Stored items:
====
<file path="src/rtl/muldiv_pkg.sv">
// Shared encodings for the HI/LO multiply/divide unit.
// Operation codes as presented on the op input, and the control FSM states.
package muldiv_pkg;

  localparam logic [1:0] OP_MULT  = 2'd0;
  localparam logic [1:0] OP_MULTU = 2'd1;
  localparam logic [1:0] OP_DIV   = 2'd2;
  localparam logic [1:0] OP_DIVU  = 2'd3;

  typedef enum logic [1:0] {
    ST_IDLE = 2'd0,
    ST_RUN  = 2'd1,
    ST_FIX  = 2'd2
  } state_t;

endpackage

</file>
<file path="src/rtl/muldiv_iter_core.sv">
// One-bit-per-cycle unsigned multiply (shift-add) / restoring divide datapath.
// Latency: WIDTH step cycles after load; last_o marks the final step.
// No backpressure: the controller issues load/step and reads hi_o/lo_o.
module muldiv_iter_core #(
  parameter int WIDTH = 32
) (
  input  logic             clk,
  input  logic             reset_n,
  input  logic             load_i,
  input  logic             step_i,
  input  logic             is_div_i,
  input  logic [WIDTH-1:0] a_i,
  input  logic [WIDTH-1:0] b_i,
  output logic [WIDTH-1:0] hi_o,
  output logic [WIDTH-1:0] lo_o,
  output logic             last_o
);

  localparam int CW = $clog2(WIDTH) + 1;

  // hi holds the product upper half (multiply) or the partial remainder (divide);
  // lo holds the multiplier being consumed LSB-first, or the dividend/quotient shift register.
  logic [WIDTH-1:0] hi_q, hi_d;
  logic [WIDTH-1:0] lo_q, lo_d;
  logic [WIDTH-1:0] b_q;
  logic [CW-1:0]    cnt_q;
  logic [WIDTH:0]   sum;
  logic [WIDTH:0]   shifted;
  logic [WIDTH:0]   diff;

  // Single iteration: conditional add-and-shift-right, or shift-left-and-trial-subtract.
  always_comb begin
    sum     = {1'b0, hi_q} + (lo_q[0] ? {1'b0, b_q} : '0);
    shifted = {hi_q, lo_q[WIDTH-1]};
    diff    = shifted - {1'b0, b_q};
    hi_d    = hi_q;
    lo_d    = lo_q;
    if (is_div_i) begin
      if (!diff[WIDTH]) begin
        hi_d = diff[WIDTH-1:0];
        lo_d = {lo_q[WIDTH-2:0], 1'b1};
      end else begin
        hi_d = shifted[WIDTH-1:0];
        lo_d = {lo_q[WIDTH-2:0], 1'b0};
      end
    end else begin
      hi_d = sum[WIDTH:1];
      lo_d = {sum[0], lo_q[WIDTH-1:1]};
    end
  end

  // Load operands on accept, then advance one iteration per step cycle.
  always_ff @(posedge clk) begin
    if (!reset_n) begin
      hi_q  <= '0;
      lo_q  <= '0;
      b_q   <= '0;
      cnt_q <= '0;
    end else if (load_i) begin
      hi_q  <= '0;
      lo_q  <= a_i;
      b_q   <= b_i;
      cnt_q <= '0;
    end else if (step_i) begin
      hi_q  <= hi_d;
      lo_q  <= lo_d;
      cnt_q <= cnt_q + 1'b1;
    end
  end

  assign hi_o   = hi_q;
  assign lo_o   = lo_q;
  assign last_o = (cnt_q == CW'(WIDTH - 1));

endmodule

</file>
<file path="src/rtl/muldiv_hilo.sv">
// HI/LO register pair with iterative MULT/MULTU/DIV/DIVU and direct HI/LO writes.
// Latency: result committed WIDTH+1 cycles after start is accepted; done pulses the cycle after.
// Backpressure: busy high while in flight; start and direct writes are dropped while busy.
module muldiv_hilo
  import muldiv_pkg::*;
#(
  parameter int WIDTH = 32
) (
  input  logic             clk,
  input  logic             reset_n,
  input  logic             start,
  input  logic [1:0]       op,
  input  logic [WIDTH-1:0] src_a,
  input  logic [WIDTH-1:0] src_b,
  input  logic             write_hi,
  input  logic             write_lo,
  input  logic [WIDTH-1:0] in_data_hi,
  input  logic [WIDTH-1:0] in_data_lo,
  output logic             busy,
  output logic             done,
  output logic [WIDTH-1:0] data_hi,
  output logic [WIDTH-1:0] data_lo
);

  state_t state_q, state_d;
  logic   accept;
  logic   done_q, done_d;

  logic             op_signed, op_div;
  logic [WIDTH-1:0] a_mag, b_mag;

  logic             is_div_q, is_signed_q, neg_a_q, neg_b_q, div0_q;
  logic [WIDTH-1:0] raw_a_q;

  logic [WIDTH-1:0]   hi_q, hi_d, lo_q, lo_d;
  logic [WIDTH-1:0]   core_hi, core_lo;
  logic               core_last;
  logic [2*WIDTH-1:0] prod, prod_fix;
  logic [WIDTH-1:0]   quo_fix, rem_fix;

  assign op_signed = (op == OP_MULT) || (op == OP_DIV);
  assign op_div    = (op == OP_DIV) || (op == OP_DIVU);
  assign a_mag     = (op_signed && src_a[WIDTH-1]) ? -src_a : src_a;
  assign b_mag     = (op_signed && src_b[WIDTH-1]) ? -src_b : src_b;

  // Control FSM next state; done is raised for the cycle after the FIX commit.
  always_comb begin
    state_d = state_q;
    accept  = 1'b0;
    done_d  = 1'b0;
    case (state_q)
      ST_IDLE: begin
        if (start) begin
          accept  = 1'b1;
          state_d = ST_RUN;
        end
      end
      ST_RUN: begin
        if (core_last) state_d = ST_FIX;
      end
      ST_FIX: begin
        state_d = ST_IDLE;
        done_d  = 1'b1;
      end
      default: state_d = ST_IDLE;
    endcase
  end

  // FSM state and done pulse registers; reset aborts any operation without a done.
  always_ff @(posedge clk) begin
    if (!reset_n) begin
      state_q <= ST_IDLE;
      done_q  <= 1'b0;
    end else begin
      state_q <= state_d;
      done_q  <= done_d;
    end
  end

  // Capture what the FIX step needs: op class, operand signs, divide-by-zero, raw dividend.
  always_ff @(posedge clk) begin
    if (!reset_n) begin
      is_div_q    <= 1'b0;
      is_signed_q <= 1'b0;
      neg_a_q     <= 1'b0;
      neg_b_q     <= 1'b0;
      div0_q      <= 1'b0;
      raw_a_q     <= '0;
    end else if (accept) begin
      is_div_q    <= op_div;
      is_signed_q <= op_signed;
      neg_a_q     <= src_a[WIDTH-1];
      neg_b_q     <= src_b[WIDTH-1];
      div0_q      <= op_div && (src_b == '0);
      raw_a_q     <= src_a;
    end
  end

  muldiv_iter_core #(.WIDTH(WIDTH)) u_core (
    .clk      (clk),
    .reset_n  (reset_n),
    .load_i   (accept),
    .step_i   (state_q == ST_RUN),
    .is_div_i (is_div_q),
    .a_i      (a_mag),
    .b_i      (b_mag),
    .hi_o     (core_hi),
    .lo_o     (core_lo),
    .last_o   (core_last)
  );

  // Sign correction of the magnitude result; remainder follows the dividend sign.
  always_comb begin
    prod     = {core_hi, core_lo};
    prod_fix = (is_signed_q && (neg_a_q ^ neg_b_q)) ? -prod : prod;
    quo_fix  = (is_signed_q && (neg_a_q ^ neg_b_q)) ? -core_lo : core_lo;
    rem_fix  = (is_signed_q && neg_a_q) ? -core_hi : core_hi;
  end

  // HI/LO next value: commit at FIX, direct writes only while idle.
  always_comb begin
    hi_d = hi_q;
    lo_d = lo_q;
    if (state_q == ST_FIX) begin
      if (div0_q) begin
        hi_d = raw_a_q;
        lo_d = '1;
      end else if (is_div_q) begin
        hi_d = rem_fix;
        lo_d = quo_fix;
      end else begin
        hi_d = prod_fix[2*WIDTH-1:WIDTH];
        lo_d = prod_fix[WIDTH-1:0];
      end
    end else if (state_q == ST_IDLE) begin
      if (write_hi) hi_d = in_data_hi;
      if (write_lo) lo_d = in_data_lo;
    end
  end

  // HI/LO storage.
  always_ff @(posedge clk) begin
    if (!reset_n) begin
      hi_q <= '0;
      lo_q <= '0;
    end else begin
      hi_q <= hi_d;
      lo_q <= lo_d;
    end
  end

  assign busy    = (state_q != ST_IDLE);
  assign done    = done_q;
  assign data_hi = hi_q;
  assign data_lo = lo_q;

endmodule

</file>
====
TASK DESCRIPTION:
Your task is to copy each line of the data above that holds "writes".

FINISHED EXERCISE:
// HI/LO register pair with iterative MULT/MULTU/DIV/DIVU and direct HI/LO writes.
// Backpressure: busy high while in flight; start and direct writes are dropped while busy.
  // HI/LO next value: commit at FIX, direct writes only while idle.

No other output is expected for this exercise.